January 11, 2009

Colwyn Bay, Land of Dreams

This article was submitted by one of our readers, Iliacus. We welcome any contributions from our supporters (as long as those contributions conform to the law and are in reasonably good taste). Please send your articles to us via email.

Whatever one's view on the 'leaking' of the BNP 'membership' list (it seems more to have been a contact list in fact) nobody can dispute that it gave countless local newspaper editors an opportunity to fill a few column inches, without requiring them to do much work (or thinking).

Headline "Shock at local BNP membership figures"; a few horrified quotes from local political worthies; and phone Simon Darby for a claim that this shows how the BNP is growing to be an unstoppable force in Lincoln/ Ludlow/ or Timbuktu.

I've not given these articles any more attention than they deserve, which is very, very little, but coverage in Colwyn Bay caught my eye (possibly because your scribe was born in the town). It seems that the presence of 18 Colwyn Bay residents on the list got the local paper a bit excited. Six times the number in Rhyl!! To me that underlines the BNP's pathetic showing in Rhyl, rather than indicating great strength in Colwyn Bay.

Anyway, Darby's response was predictably upbeat. News of their local "strength" did not surprise him at all. "We have a very good organiser there", he claimed.

So, let's assess the BNP's recent record in that North Wales seaside town. Firstly, let's consider the place itself, a town which - like so many traditional seaside resorts - has lost its historic role, without finding a new purpose. It has a beautiful bay, but it also has significant deprivation, poor employment opportunities, low incomes, drug and violence issues. Ally all that to a significant influx of retirees from outside the area and the demographic should be quite favourable to elements of the BNP's ideology.

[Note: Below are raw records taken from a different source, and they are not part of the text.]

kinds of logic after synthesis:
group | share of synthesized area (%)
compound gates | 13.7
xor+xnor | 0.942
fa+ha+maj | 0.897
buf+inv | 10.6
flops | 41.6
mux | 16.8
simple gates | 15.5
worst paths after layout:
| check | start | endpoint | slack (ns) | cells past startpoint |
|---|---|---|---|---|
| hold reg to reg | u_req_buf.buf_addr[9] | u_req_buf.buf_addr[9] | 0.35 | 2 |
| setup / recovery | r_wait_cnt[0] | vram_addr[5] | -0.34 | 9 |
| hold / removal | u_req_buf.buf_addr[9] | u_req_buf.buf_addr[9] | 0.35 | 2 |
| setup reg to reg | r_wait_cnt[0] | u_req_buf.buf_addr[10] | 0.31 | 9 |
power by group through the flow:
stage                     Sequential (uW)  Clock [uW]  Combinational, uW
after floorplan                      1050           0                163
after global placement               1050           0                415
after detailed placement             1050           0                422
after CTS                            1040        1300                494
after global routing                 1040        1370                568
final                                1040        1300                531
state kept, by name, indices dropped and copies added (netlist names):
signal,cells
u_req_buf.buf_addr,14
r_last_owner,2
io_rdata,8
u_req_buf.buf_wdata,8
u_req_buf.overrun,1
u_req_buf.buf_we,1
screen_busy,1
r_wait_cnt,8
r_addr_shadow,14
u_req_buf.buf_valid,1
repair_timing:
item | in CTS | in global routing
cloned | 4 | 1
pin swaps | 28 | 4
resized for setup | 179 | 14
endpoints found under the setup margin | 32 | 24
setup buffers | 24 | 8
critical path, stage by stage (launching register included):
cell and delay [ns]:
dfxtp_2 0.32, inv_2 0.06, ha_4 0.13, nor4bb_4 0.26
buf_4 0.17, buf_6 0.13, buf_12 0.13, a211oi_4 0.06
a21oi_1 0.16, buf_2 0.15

Until about 18 months ago the BNP's profile in the town was pretty low. Then, in September 2007, a member of a local community council [the Welsh equivalent of English parish councils] announced that he (one Pat Pattison) was joining the BNP, having been co-opted in November 2006 without any political affiliation.

His stay with the party was eventful, and brief. By March 2008 he had announced he was leaving the party - shocked by the "intolerable racism" he had found in the party. No surprise there!

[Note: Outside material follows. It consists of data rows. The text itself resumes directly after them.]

==> src/rtl/noc_traffic_node.sv <==
// Per-node mesh traffic generator and ejection checker.
// Injects sequence-numbered flits to a programmable destination; scores received flits per source.
module noc_traffic_node #(
  parameter int unsigned MESH_X  = 4,
  parameter int unsigned MESH_Y  = 4,
  parameter int unsigned ID_W    = 4,
  parameter int unsigned PAY_W   = 8,
  parameter int unsigned NODE_ID = 0,
  parameter logic [15:0] SEED    = 16'hACE1,
  parameter int unsigned FLIT_W  = 2 * ID_W + PAY_W
) (
  input  logic              clk,
  input  logic              rst,
  input  logic              start,
  input  logic [1:0]        mode,
  input  logic [ID_W-1:0]   fixed_dest,
  input  logic [3:0]        gap,
  input  logic [15:0]       num_pkts,
  output logic [FLIT_W-1:0] tx_flit,
  output logic              tx_valid,
  input  logic              tx_ready,
  input  logic [FLIT_W-1:0] rx_flit,
  input  logic              rx_valid,
  output logic              busy,
  output logic              done,
  output logic [15:0]       tx_count,
  output logic [15:0]       rx_count,
  output logic [15:0]       err_count
);

  localparam int unsigned NODES     = MESH_X * MESH_Y;
  localparam int unsigned COMP_INT  = ((1 << ID_W) - 1 - NODE_ID) % NODES;
  localparam int unsigned TRANS_INT = (MESH_X == MESH_Y) ?
                                      ((NODE_ID % MESH_X) * MESH_X + NODE_ID / MESH_X) : COMP_INT;
  localparam logic [ID_W-1:0] SELF_ID   = ID_W'(NODE_ID);
  localparam logic [ID_W-1:0] NEXT_ID   = ID_W'((NODE_ID + 1) % NODES);
  localparam logic [ID_W-1:0] COMP_DST  = ID_W'(COMP_INT);
  localparam logic [ID_W-1:0] TRANS_DST = ID_W'(TRANS_INT);

  typedef enum logic [1:0] {StIdle, StSend, StGap, StDone} state_e;

  state_e            state_q, state_d;
  logic [15:0]       lfsr_q, lfsr_d;
  logic [15:0]       num_q, num_d;
  logic [1:0]        mode_q, mode_d;
  logic [3:0]        gap_q, gap_d;
  logic [3:0]        gap_cnt_q, gap_cnt_d;
  logic [ID_W-1:0]   fixed_q, fixed_d;
  logic [15:0]       tx_count_q, tx_count_d;
  logic [15:0]       rx_count_q, rx_count_d;
  logic [15:0]       err_count_q, err_count_d;
  logic [PAY_W-1:0]  tx_seq_q [NODES];
  logic [PAY_W-1:0]  tx_seq_d [NODES];
  logic [PAY_W-1:0]  exp_seq_q [NODES];
  logic [PAY_W-1:0]  exp_seq_d [NODES];

  logic [ID_W-1:0]   raw_dst, tx_dst;
  logic [15:0]       lfsr_step;
  logic [ID_W-1:0]   rx_src, rx_dst;
  logic [PAY_W-1:0]  rx_pay;
  logic              src_ok, rx_err;

  // Galois form, taps 16,14,13,11, shifting right.
  assign lfsr_step = lfsr_q[0] ? ((lfsr_q >> 1) ^ 16'hB400) : (lfsr_q >> 1);

  always_comb begin
    unique case (mode_q)
      2'd0:    raw_dst = fixed_q;
      2'd1:    raw_dst = ID_W'(32'(lfsr_q[ID_W-1:0]) % NODES);
      2'd2:    raw_dst = COMP_DST;
      default: raw_dst = TRANS_DST;
    endcase
    tx_dst = (raw_dst == SELF_ID) ? NEXT_ID : raw_dst;
  end

  always_comb begin
    state_d    = state_q;
    lfsr_d     = lfsr_q;
    num_d      = num_q;
    mode_d     = mode_q;
    gap_d      = gap_q;
    fixed_d    = fixed_q;
    gap_cnt_d  = gap_cnt_q;
    tx_count_d = tx_count_q;
    tx_seq_d   = tx_seq_q;
    unique case (state_q)
      StIdle, StDone: begin
        if (start) begin
          num_d      = num_pkts;
          mode_d     = mode;
          gap_d      = gap;
          fixed_d    = fixed_dest;
          tx_count_d = '0;
          gap_cnt_d  = '0;
          state_d    = (num_pkts == 16'd0) ? StDone : StSend;
        end
      end
      StSend: begin
        if (tx_ready) begin
          tx_count_d       = tx_count_q + 16'd1;
          tx_seq_d[tx_dst] = tx_seq_q[tx_dst] + PAY_W'(1);
          lfsr_d           = lfsr_step;
          gap_cnt_d        = '0;
          if (tx_count_d == num_q) begin
            state_d = StDone;
          end else if (gap_q != 4'd0) begin
            state_d = StGap;
          end
        end
      end
      StGap: begin
        if (gap_cnt_q == gap_q - 4'd1) begin
          state_d = StSend;
        end else begin
          gap_cnt_d = gap_cnt_q + 4'd1;
        end
      end
      default: state_d = StIdle;
    endcase
  end

  assign rx_src = rx_flit[FLIT_W-1 -: ID_W];
  assign rx_dst = rx_flit[PAY_W +: ID_W];
  assign rx_pay = rx_flit[PAY_W-1:0];
  assign src_ok = 32'(rx_src) < NODES;
  assign rx_err = (rx_dst != SELF_ID) || !src_ok || (rx_pay != exp_seq_q[rx_src]);

  always_comb begin
    rx_count_d  = rx_count_q;
    err_count_d = err_count_q;
    exp_seq_d   = exp_seq_q;
    if (rx_valid) begin
      rx_count_d = rx_count_q + 16'd1;
      if (rx_err && (err_count_q != 16'hFFFF)) begin
        err_count_d = err_count_q + 16'd1;
      end
      // Resync on every in-range source so one dropped flit costs a single error.
      if (src_ok) begin
        exp_seq_d[rx_src] = rx_pay + PAY_W'(1);
      end
    end
  end

  always_ff @(posedge clk or posedge rst) begin
    if (rst) begin
      state_q     <= StIdle;
      lfsr_q      <= SEED;
      num_q       <= '0;
      mode_q      <= '0;
      gap_q       <= '0;
      fixed_q     <= '0;
      gap_cnt_q   <= '0;
      tx_count_q  <= '0;
      rx_count_q  <= '0;
      err_count_q <= '0;
      for (int unsigned i = 0; i < NODES; i++) begin
        tx_seq_q[i]  <= '0;
        exp_seq_q[i] <= '0;
      end
    end else begin
      state_q     <= state_d;
      lfsr_q      <= lfsr_d;
      num_q       <= num_d;
      mode_q      <= mode_d;
      gap_q       <= gap_d;
      fixed_q     <= fixed_d;
      gap_cnt_q   <= gap_cnt_d;
      tx_count_q  <= tx_count_d;
      rx_count_q  <= rx_count_d;
      err_count_q <= err_count_d;
      tx_seq_q    <= tx_seq_d;
      exp_seq_q   <= exp_seq_d;
    end
  end

  assign tx_valid  = (state_q == StSend);
  assign tx_flit   = tx_valid ? {SELF_ID, tx_dst, tx_seq_q[tx_dst]} : '0;
  assign busy      = (state_q == StSend) || (state_q == StGap);
  assign done      = (state_q == StDone);
  assign tx_count  = tx_count_q;
  assign rx_count  = rx_count_q;
  assign err_count = err_count_q;

endmodule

For the key May 2008 council elections (Wales only has such elections at four-yearly intervals) three BNP candidates were nominated to the Colwyn Town Council, and found themselves elected unopposed. Just down the road in Kinmel Bay a fourth candidate was nominated.

And then, oh dear ... well, firstly Neil Hughes in Kinmel Bay begged for his nomination to be withdrawn. He had, he claimed, been duped. "I thought I was supporting someone else to stand. I don't want to stand. I'm annoyed about this". And what was his view on immigration? "I don't want to say anything. I'm a bit confused".

Well, I'm not going to argue with that last statement!

So back to Colwyn Bay, where the BNP's Group of Three marched off to the first meeting of the Council ... and promptly announced that they were all now leaving the BNP and would sit as independents, or would resign if the Council preferred ...

So, Mr Darby, this is what goes on in a place where the BNP has "a very good organiser"? One is left wondering what sort of shambles one finds where the local BNP organiser is merely adequate, or even below par?

Oh, and just returning to the question of local membership figures. At the time of Pat Pattison's resignation there were claimed to be "74 members in the Colwyn Bay area" ... or was it 18? Or is it just any figure that comes into a BNP official's head at the time?

2 comments:

Anonymous said...

Nice to see you back Iliacus

Anonymous said...

Another interesting and original article, thank you.